Chinese businesses are finding more uses for the digital yuan – with merchants being offered services that allow them to sign up to receive central bank digital currency (CBDC) payments through third-party operators.
Per an article from China National Radio, the domestic financial behemoth UnionPay will launch a self-service signup platform for merchants who want to use the digital CNY.
UnionPay has become “one of the first third-party payment service institutions” in the land to sign a strategic cooperation agreement with the Digital Currency Research Institute, the CBDC branch of the central People’s Bank of China (PBoC).
The deal will see UnionPay allow merchants to accept digital CNY payment in-store, as well as via their own apps. It will also allow them to offer H5 payment options.

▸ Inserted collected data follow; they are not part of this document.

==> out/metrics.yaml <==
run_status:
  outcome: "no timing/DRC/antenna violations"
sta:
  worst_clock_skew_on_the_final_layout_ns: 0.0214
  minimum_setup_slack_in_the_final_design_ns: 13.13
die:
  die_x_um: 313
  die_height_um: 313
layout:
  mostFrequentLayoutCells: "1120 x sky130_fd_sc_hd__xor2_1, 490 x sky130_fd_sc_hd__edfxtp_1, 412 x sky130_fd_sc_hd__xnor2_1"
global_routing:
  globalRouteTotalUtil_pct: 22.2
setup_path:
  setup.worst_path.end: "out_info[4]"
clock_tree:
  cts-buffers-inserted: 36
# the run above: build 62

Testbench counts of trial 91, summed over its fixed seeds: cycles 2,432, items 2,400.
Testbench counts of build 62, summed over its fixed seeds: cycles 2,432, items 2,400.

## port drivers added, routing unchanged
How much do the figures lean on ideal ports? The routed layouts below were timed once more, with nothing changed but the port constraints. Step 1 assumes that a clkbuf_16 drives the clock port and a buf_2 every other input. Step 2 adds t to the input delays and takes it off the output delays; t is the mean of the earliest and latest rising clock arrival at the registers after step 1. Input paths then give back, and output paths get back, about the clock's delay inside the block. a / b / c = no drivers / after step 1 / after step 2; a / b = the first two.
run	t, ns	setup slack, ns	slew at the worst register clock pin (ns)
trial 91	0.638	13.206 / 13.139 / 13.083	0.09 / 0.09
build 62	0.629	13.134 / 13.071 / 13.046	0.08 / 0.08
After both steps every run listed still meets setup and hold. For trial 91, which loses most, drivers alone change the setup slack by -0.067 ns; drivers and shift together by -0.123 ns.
This is an optimization exercise on Yosys and OpenROAD, whose aim is small area, a short achievable clock period and few clock cycles per item, not a production implementation.
Only simulation tests tie the RTL to the original design; equivalence was not proved.
Power is estimated from default activity; no workload was simulated.

<file path="design/flow/run.sh">
#!/bin/bash
# synth_recipe.tcl (not shown) runs the flow's synth.tcl, then flattens the netlist and writes it again
# the make line also repeats each setting of config.mk as NAME=value (left out here)
make -C /OpenROAD-flow-scripts/flow DESIGN_CONFIG=/design/flow/config.mk WORK_HOME=/design/flow/orfs CLKGATE_MAP_FILE= SYNTH_SCRIPT=/design/flow/synth_recipe.tcl finish
</file>
<file path="design/flow/config.mk">
export PLATFORM = sky130hd
export DESIGN_NAME = cmp_coder
export DESIGN_NICKNAME = cmp_coder
export VERILOG_FILES = /design/flow/design.v
export SDC_FILE = /design/flow/constraint.sdc
export NUM_CORES = 4
export LEC_CHECK = 0
export CAP_MARGIN = 20
export CORE_MARGIN = 2
export CORE_UTILIZATION = 40
export SLEW_MARGIN = 20
</file>
<file path="design/flow/constraint.sdc">
create_clock -name core_clock -period 11.0 [get_ports {clk}]
set_input_delay 2.2000 -clock core_clock [delete_from_list [all_inputs] [get_ports {clk}]]
set_output_delay 2.2000 -clock core_clock [all_outputs]
set_load 0.01 [all_outputs]
</file>
Context: an optimization exercise on an open-source flow, tuned for small area, a short achievable clock period and few clock cycles. The choices shown serve that exercise and are no tape-out recipe. RTL that was checked went through simulation tests only; none was proved equivalent to the original. Power and IR drop assume default switching activity.

lane 1:
Design ecath_enc, start of the top module:
module ecath_enc (
    input  wire        clk,
    input  wire        rst,
    input  wire        s_valid,
    output wire        s_ready,
    input  wire [31:0] s_data,
    input  wire [6:0]  s_k,       
    input  wire [3:0]  s_m,       
    output wire        m_valid,
    input  wire        m_ready,
    output wire [31:0] m_data,
    output wire        m_last
);
    function [7:0] xt;     
        input [7:0] a;
        xt = {a[6:0], 1'b0} ^ (a[7] ? 8'h1d : 8'h00);
    endfunction
    function [7:0] cmul;   
        input [2:0] j;
        input [7:0] y;
        cmul = (j[0] ? y : 8'h00) ^ (j[1] ? xt(y) : 8'h00) ^ (j[2] ? xt(xt(y)) : 8'h00) ^ 8'h01;
    endfunction
    reg        sr;        
    reg        fn;        
    reg [6:0]  rem;       
    reg [6:0]  xn;        
    reg [3:0]  mt;        
    wire       fire   = s_valid & sr;
    wire       last_t = fn ? (s_k == 7'd1) : (rem == 7'd1);
    always @(posedge clk) begin
        if (rst) begin
            fn <= 1'b1;
        end else if (fire) begin
            fn <= last_t;
            if (fn) begin
                rem <= s_k - 7'd1;
                xn  <= {3'd0, s_m} + 7'd1;
                mt  <= s_m;
            end else begin
                rem <= rem - 7'd1;
  ...
Size in the first run: roughly 44000 sq um of cells after synthesis.
Settings: LEC_CHECK=0, CAP_MARGIN=20, CORE_MARGIN=2, CORE_UTILIZATION=30, PLACE_DENSITY=0.5, SLEW_MARGIN=20, SYNTH_HIERARCHICAL=1; clock period 11.5 ns.
standard.sh (not shown) runs the stock make flow with config.mk's settings and CLKGATE_MAP_FILE= SYNTH_SCRIPT=/design/flow/synth_recipe.tcl, a recipe that flattens the netlist after the stock synthesis.
==> flow/flow/run.sh <==
#!/bin/bash
# Standard ORFS layout (the standard.sh), with port buffers of a stronger
# cell and timing repair aimed below the period the design reaches anyway.
set -euo pipefail
bash standard.sh SETUP_SLACK_MARGIN=8.0 \
  "BUFFER_PORTS_ARGS=-buffer_cell sky130_fd_sc_hd__buf_4" finish > orfs_make.log 2>&1
Testbench counts of lane 1, summed over its fixed seeds: cycles 34,416.
Input changes introduced in lane 2 (baseline for comparison: lane 1):
--- a/flow/design.v
+++ b/flow/design.v
@@ -142,13 +142,13 @@
     reg        ca, cb;     
     reg        bm;         
     reg        ua, ub;     
     wire [31:0] d0_d;
     wire [55:0] cr_d;
     ecath_lmux #(.W(32)) u_d0 (.s(hold), .a(d0), .b(s_data), .y(d0_d));
-    assign cr_d = (hold | fn) ? cf : cn;
+    ecath_lmux #(.W(56)) u_cr (.s(hold | fn), .a(cf), .b(cn), .y(cr_d));
     always @(posedge clk) begin
         d0 <= d0_d;
         cr <= cr_d;
     end
     reg  [255:0] acc;         
     wire [255:0] accn;
@@ -302,21 +302,21 @@
         end
         jo  <= jo_n;
         ml  <= ml_n;
         pfb <= pfb_n;
         pl  <= pl_n;
     end
-    wire [32:0] r1_d;
+    wire [32:0] r1_d, r2_d;
     wire        r1e = ~r1v | m_ready;
     wire        r2e;
     ecath_lmux #(.W(1))  u_r2e (.s(m_ready), .a(r1v & r2v), .b(r1v & ~r2v), .y(r2e));
     ecath_lmux #(.W(33)) u_r1 (.s(r1e), .a(r2v ? {r2l, r2} : {plast, pdata}), .b({r1l, r1}), .y(r1_d));
+    ecath_lmux #(.W(33)) u_r2 (.s(r2e), .a({plast, pdata}), .b({r2l, r2}), .y(r2_d));
     always @(posedge clk) begin
         {r1l, r1} <= r1_d;
-        if (r2e)
-            {r2l, r2} <= {plast, pdata};
+        {r2l, r2} <= r2_d;
     end
     wire first_n = hold | (fire & fn);             
     wire big_n   = hold ? (mt > 4'd4) : (s_m > 4'd4);
     wire can     = big_n ? (fa & fb) : (fa | fb);
     wire cont_n  = ~hold & fire & ~fn;             
     wire ga_n    = first_n ? (can & (big_n | fa)) : (cont_n & ua_n);
- Lane 2 completed end to end with timing, DRC and antenna clean.
- Lane 2 and lane 1 ended up with nearly the same via count.
- Lane 1 reports its beginning of the critical path as ga$_SDFF_PP0_ while lane 2 reports r1[1]$_DFF_P_.
- In the tables for lane 2 and lane 1, combinational cell fraction of total power reads higher with lane 1.
- Looking at timing endpoint of the critical path, the acc[51]$_DFF_P_ result is from lane 1; the m_data[1] one comes from lane 2.
- Relative to lane 1, area of the die increased by 1.4% in lane 2.
- Comparing cell count of the worst reg-to-reg path for lane 2 and lane 1, the smaller number came from lane 1.
- Looking at power across both flows, lane 2 is the weaker of the two, with lane 1 ahead.
- Summary — half-perimeter wire length after detailed placement, lane 2 relative to lane 1: higher, by 2.6%.
Testbench counts of lane 2, summed over its fixed seeds: cycles 34,416.


## P
Another version of the RTL of ecath_enc (not shown whole).
For scale: roughly 6100 cells after synthesis, about 440 flip-flops, ~82 I/O pins, roughly 47000 sq um of cells after synthesis.
==> module ecath_enc, before the edit <==
module ecath_enc (
    input  wire        clk,
    input  wire        rst,
    input  wire        s_valid,
    output wire        s_ready,
    input  wire [31:0] s_data,
    input  wire [6:0]  s_k,       
    input  wire [3:0]  s_m,       
    output wire        m_valid,
    input  wire        m_ready,
    output wire [31:0] m_data,
    output wire        m_last
);
    localparam MAXM = 8;
    reg        sr;        
    reg        fn;        
    reg [6:0]  rem;       
    reg [6:0]  xn;        
    reg [3:0]  mt;        
    wire       fire   = s_valid & sr;
    wire       last_t = fn ? (s_k == 7'd1) : (rem == 7'd1);
    always @(posedge clk) begin
        if (rst) begin
            fn <= 1'b1;
        end else if (fire) begin
            fn <= last_t;
            if (fn) begin
                rem <= s_k - 7'd1;
                xn  <= {3'd0, s_m} + 7'd1;
                mt  <= s_m;
            end else begin
                rem <= rem - 7'd1;
                xn  <= xn + 7'd1;
            end
        end
    end
    wire [63:0] tinv;
    gf_inv u_tab (.h(xn[6:3]), .t(tinv));
    wire [7:0] e0 [0:7];
    wire [7:0] e1 [0:7];
    wire [7:0] e2 [0:7];
    wire [7:0] e3 [0:7];
    wire [55:0] cn;        
    wire [55:0] cf;        
    function [7:0] xt;     
        input [7:0] a;
        xt = {a[6:0], 1'b0} ^ (a[7] ? 8'h1d : 8'h00);
    endfunction
    genvar u;
    generate
        for (u = 0; u < 8; u = u + 1) begin : g_perm
            assign e0[u] = tinv[8*u +: 8];
            assign e1[u] = xn[0] ? e0[u ^ 1] : e0[u];
            assign e2[u] = xn[1] ? e1[u ^ 2] : e1[u];
            assign e3[u] = xn[2] ? e2[u ^ 4] : e2[u];    
        end
        for (u = 1; u < 8; u = u + 1) begin : g_cn
            wire [7:0] y1 = e3[u];
            wire [7:0] y2 = xt(y1);
            wire [7:0] y4 = xt(y2);
            wire [7:0] jy = ((u & 1) ? y1 : 8'h00) ^ ((u & 2) ? y2 : 8'h00) ^ ((u & 4) ? y4 : 8'h00);
            assign cn[8*(u-1) +: 8] = jy ^ 8'h01;
        end
    endgenerate
    reg [31:0] d0;         
    reg [55:0] cr;         
    reg        v0;         
    reg        f0;         
    reg        l0;         
    reg        hold;       
    reg        g;          
    reg        clr;        
    wire [3:0] mf = hold ? mt : s_m;
    ecath_coef0 u_c0 (.m(mf), .c(cf));
    always @(posedge clk) begin
        if (!hold) begin
            d0 <= s_data;
        end
        cr <= (hold | fn) ? cf : cn;
    end
    reg [32*MAXM-1:0] acc;         
    wire [31:0] dg = d0 & {32{g}};
    wire [32*MAXM-1:0] accn;
    genvar j, b;
    generate
        for (j = 0; j < MAXM; j = j + 1) begin : g_row
            wire [31:0] prod;
            if (j == 0) begin : g_one
                assign prod = dg;
            end else begin : g_mul
                for (b = 0; b < 4; b = b + 1) begin : g_lane
                    gf_mul u_mul (.a(dg[8*b +: 8]), .b(cr[8*(j-1) +: 8]), .y(prod[8*b +: 8]));
                end
            end
            assign accn[32*j +: 32] = (acc[32*j +: 32] & {32{~clr}}) ^ prod;
        end
    endgenerate
    always @(posedge clk) begin
        acc <= accn;
    end
    reg        have;      
    reg [2:0]  jo;        
    reg [3:0]  mo;        
    reg [31:0] r1, r2;    
    reg        r1v, r2v, r1l, r2l;
    wire       done    = g & l0;                   
    wire       pop     = r1v & m_ready;
    wire       push_ok = ~r2v | pop;
    wire       lastrow = (jo == mo[2:0] - 3'd1);   
    wire       push    = (done | have) & push_ok;
    wire [31:0] pdata  = have ? acc[32*jo +: 32] : accn[31:0];
    wire       plast   = have ? lastrow : (mt == 4'd1);
    reg        have_n;
    reg [2:0]  jo_n;
    always @(*) begin
        have_n = have;
        jo_n   = jo;
        if (done) begin
            have_n = have | ~(push_ok & (mt == 4'd1));
            jo_n   = (~have & push_ok) ? 3'd1 : 3'd0;
        end else if (have & push_ok) begin
            have_n = ~lastrow;
            jo_n   = jo + 3'd1;
        end
    end
    wire [3:0] mo_n = done ? mt : mo;
    wire       lastrow_n = (jo_n == mo_n[2:0] - 3'd1);
    wire r1_take = ~r1v | pop;                      
    always @(posedge clk) begin
        if (rst) begin
            r1v <= 1'b0;
            r2v <= 1'b0;
        end else begin
            if (r1_take) begin
                if (r2v) begin
                    r1  <= r2;
                    r1l <= r2l;
                    r1v <= 1'b1;
                    if (push) begin
                        r2  <= pdata;
                        r2l <= plast;
                    end
                    r2v <= push;
                end else begin
                    if (push) begin
                        r1  <= pdata;
                        r1l <= plast;
                    end
                    r1v <= push;
                end
            end else if (push) begin
                r2  <= pdata;
                r2l <= plast;
                r2v <= 1'b1;
            end
        end
    end
    wire v0_n  = hold | fire;
    wire f0_n  = hold ? f0 : fn;
    wire l0_n  = hold ? l0 : last_t;
    wire r2v_nx = r1_take ? (r2v & push) : (r2v | push);
    wire hold_n = v0_n & f0_n & have_n & ~(lastrow_n & ~r2v_nx);
    always @(posedge clk) begin
        if (rst) begin
            sr   <= 1'b1;
            v0   <= 1'b0;
            hold <= 1'b0;
            g    <= 1'b0;
            clr  <= 1'b0;
            have <= 1'b0;
        end else begin
            sr   <= ~hold_n;
            v0   <= v0_n;
            f0   <= f0_n;
            l0   <= l0_n;
            hold <= hold_n;
            g    <= v0_n & ~hold_n;
            clr  <= v0_n & ~hold_n & f0_n;
            have <= have_n;
            jo   <= jo_n;
            mo   <= mo_n;
        end
    end
    assign s_ready = sr;
    assign m_valid = r1v;
    assign m_data  = r1;
    assign m_last  = r1l;
endmodule
clock: 11.5 ns
lec_check: 0
cap_margin: 20
core_margin: 2
core_utilization: 30
place_density: 0.5
slew_margin: 20
run.sh (not shown) runs the stock make flow with config.mk's settings and CLKGATE_MAP_FILE= SYNTH_SCRIPT=/design/flow/synth_recipe.tcl, a recipe that flattens the netlist after the stock synthesis.
Stock flow here: none of the scripts above is used.
[inputs] Q vs P
diff --git a/flow/design.v b/flow/design.v
--- a/flow/design.v
+++ b/flow/design.v
@@ -136,67 +136,75 @@
     reg        v0;         
     reg        f0;         
     reg        l0;         
     reg        hold;       
     reg        g;          
     reg        clr;        
+    wire       g_n;        
     wire [3:0] mf = hold ? mt : s_m;
     ecath_coef0 u_c0 (.m(mf), .c(cf));
     always @(posedge clk) begin
         if (!hold) begin
             d0 <= s_data;
         end
-        cr <= (hold | fn) ? cf : cn;
+        cr <= {56{g_n}} & ((hold | fn) ? cf : cn);
     end
     reg [32*MAXM-1:0] acc;         
-    wire [31:0] dg = d0 & {32{g}};
+    wire [31:0] dg = d0 & {32{g}};      
     wire [32*MAXM-1:0] accn;
     genvar j, b;
     generate
         for (j = 0; j < MAXM; j = j + 1) begin : g_row
             wire [31:0] prod;
             if (j == 0) begin : g_one
                 assign prod = dg;
             end else begin : g_mul
                 for (b = 0; b < 4; b = b + 1) begin : g_lane
-                    gf_mul u_mul (.a(dg[8*b +: 8]), .b(cr[8*(j-1) +: 8]), .y(prod[8*b +: 8]));
+                    gf_mul u_mul (.a(d0[8*b +: 8]), .b(cr[8*(j-1) +: 8]), .y(prod[8*b +: 8]));
                 end
             end
             assign accn[32*j +: 32] = (acc[32*j +: 32] & {32{~clr}}) ^ prod;
         end
     endgenerate
     always @(posedge clk) begin
         acc <= accn;
     end
     reg        have;      
-    reg [2:0]  jo;        
-    reg [3:0]  mo;        
+    reg [7:0]  joh;       
+    reg [7:0]  mlh;       
     reg [31:0] r1, r2;    
     reg        r1v, r2v, r1l, r2l;
     wire       done    = g & l0;                   
     wire       pop     = r1v & m_ready;
     wire       push_ok = ~r2v | pop;
-    wire       lastrow = (jo == mo[2:0] - 3'd1);   
+    wire       lastrow = |(joh & mlh);
     wire       push    = (done | have) & push_ok;
-    wire [31:0] pdata  = have ? acc[32*jo +: 32] : accn[31:0];
+    reg [31:0] rowsel;
+    integer q;
+    always @(*) begin
+        rowsel = 32'd0;
+        for (q = 0; q < MAXM; q = q + 1)
+            rowsel = rowsel | (acc[32*q +: 32] & {32{joh[q]}});
+    end
+    wire [31:0] pdata  = have ? rowsel : accn[31:0];
     wire       plast   = have ? lastrow : (mt == 4'd1);
     reg        have_n;
-    reg [2:0]  jo_n;
+    reg [7:0]  joh_n;
     always @(*) begin
         have_n = have;
-        jo_n   = jo;
+        joh_n  = joh;
         if (done) begin
             have_n = have | ~(push_ok & (mt == 4'd1));
-            jo_n   = (~have & push_ok) ? 3'd1 : 3'd0;
+            joh_n  = (~have & push_ok) ? 8'b0000_0010 : 8'b0000_0001;
         end else if (have & push_ok) begin
             have_n = ~lastrow;
-            jo_n   = jo + 3'd1;
-        end
-    end
-    wire [3:0] mo_n = done ? mt : mo;
-    wire       lastrow_n = (jo_n == mo_n[2:0] - 3'd1);
+            joh_n  = {joh[6:0], 1'b0};
+        end
+    end
+    wire [7:0] mlh_n     = done ? (8'd1 << (mt[2:0] - 3'd1)) : mlh;    
+    wire       lastrow_n = |(joh_n & mlh_n);
     wire r1_take = ~r1v | pop;                      
     always @(posedge clk) begin
         if (rst) begin
             r1v <= 1'b0;
             r2v <= 1'b0;
         end else begin
@@ -226,12 +234,13 @@
     end
     wire v0_n  = hold | fire;
     wire f0_n  = hold ? f0 : fn;
     wire l0_n  = hold ? l0 : last_t;
     wire r2v_nx = r1_take ? (r2v & push) : (r2v | push);
     wire hold_n = v0_n & f0_n & have_n & ~(lastrow_n & ~r2v_nx);
+    assign g_n  = v0_n & ~hold_n & ~rst;
     always @(posedge clk) begin
         if (rst) begin
             sr   <= 1'b1;
             v0   <= 1'b0;
             hold <= 1'b0;
             g    <= 1'b0;
@@ -240,17 +249,17 @@
         end else begin
             sr   <= ~hold_n;
             v0   <= v0_n;
             f0   <= f0_n;
             l0   <= l0_n;
             hold <= hold_n;
-            g    <= v0_n & ~hold_n;
+            g    <= g_n;
             clr  <= v0_n & ~hold_n & f0_n;
             have <= have_n;
-            jo   <= jo_n;
-            mo   <= mo_n;
+            joh  <= joh_n;
+            mlh  <= mlh_n;
         end
     end
     assign s_ready = sr;
     assign m_valid = r1v;
     assign m_data  = r1;
     assign m_last  = r1l;
Compared with P, in Q area of all sequential standard cells moved up; number of antenna repair diodes moved down; data required time at the worst endpoint level; shortest period the worst path allows moved up. Lower sequential power among Q and P: Q. Q has area overhead of the layout relative to synthesis above what P had. On depth of the worst register-to-register path: Q sits above P.
Testbench counts of Q, summed over its fixed seeds: cycles 37,131.
No functional check of the RTL was part of P.

separate check: timing with driven ports:
The flow's constraints put no driver on any port. The routed layouts listed below were extracted and timed again, unchanged, in two steps.
Step 1 sets driving cells, clkbuf_16 on the clock port and buf_2 on the other inputs (assumed; they add their load-dependent delay and slew).
Step 2 adds t to the input delays and takes it off the output delays; t is the mean of the earliest and latest rising clock arrival at the registers after step 1. Input paths then give back, and output paths get back, about the clock's delay inside the block.
a / b / c = ideal / step 1 / step 2; a / b = the first two.
run	shift t [ns]	setup slack, ns	hold WS [ns]	worst register clock-pin slew, ns
lane 1	0.770	7.934 / 7.934 / 7.568	0.475 / 0.475 / 0.475	0.07 / 0.07
lane 2	0.772	7.917 / 7.831 / 7.520	0.479 / 0.479 / 0.479	0.07 / 0.07
P	0.771	7.307 / 7.349 / 6.578	0.507 / 0.507 / 0.507	0.07 / 0.07
Q	0.735	6.666 / 6.718 / 5.983	0.534 / 0.534 / 0.534	0.06 / 0.06
After both steps setup and hold are still met in every run listed. For P, which loses most, drivers alone change the setup slack by +0.042 ns; drivers and shift together by -0.729 ns.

In China, H5 refers to mobile web pages created for promotions and shared in the WeChat ecosystem.
The deal also involves the China Construction Bank (CCB), one of the four biggest banks in the country.
The report noted that the move had been sped up in response to China’s worsening coronavirus pandemic, with a number of cities – such as Shanghai – currently enforcing lockdowns.
The entire activation process “can be completed in around five minutes.” Initially, the platform will only support CCB digital CNY wallets, although wallets operated by other financial institutions will be added on a one-by-one basis.
Meanwhile, businesses in China are beginning to make use of the digital CNY to make business-to-business (B2B) business payments. While the pilot has thus far mainly focused on consumer-to-business payments, micropayments, transport fee payments, and the transferral of funds to and from individuals and government organs, inter-business transactions represent somewhat new terrain for China’s CBDC.
The Suzhou-based Suzhou High-Speed Rail New Town State-owned Assets Holding Group, a government-run industrial products retailer, completed the pioneering first transaction on the morning of March 25, reported WXRB.
Although the report did not reveal who the recipient of the payment was, nor what the company was paying for, the amount was some USD 17,263.
The group’s finance department manager was quoted as stating that the transaction had been “very safe, convenient and fast,” and had provided the payee with a “real-time account receipt,” which she noted “reduced handling fees.”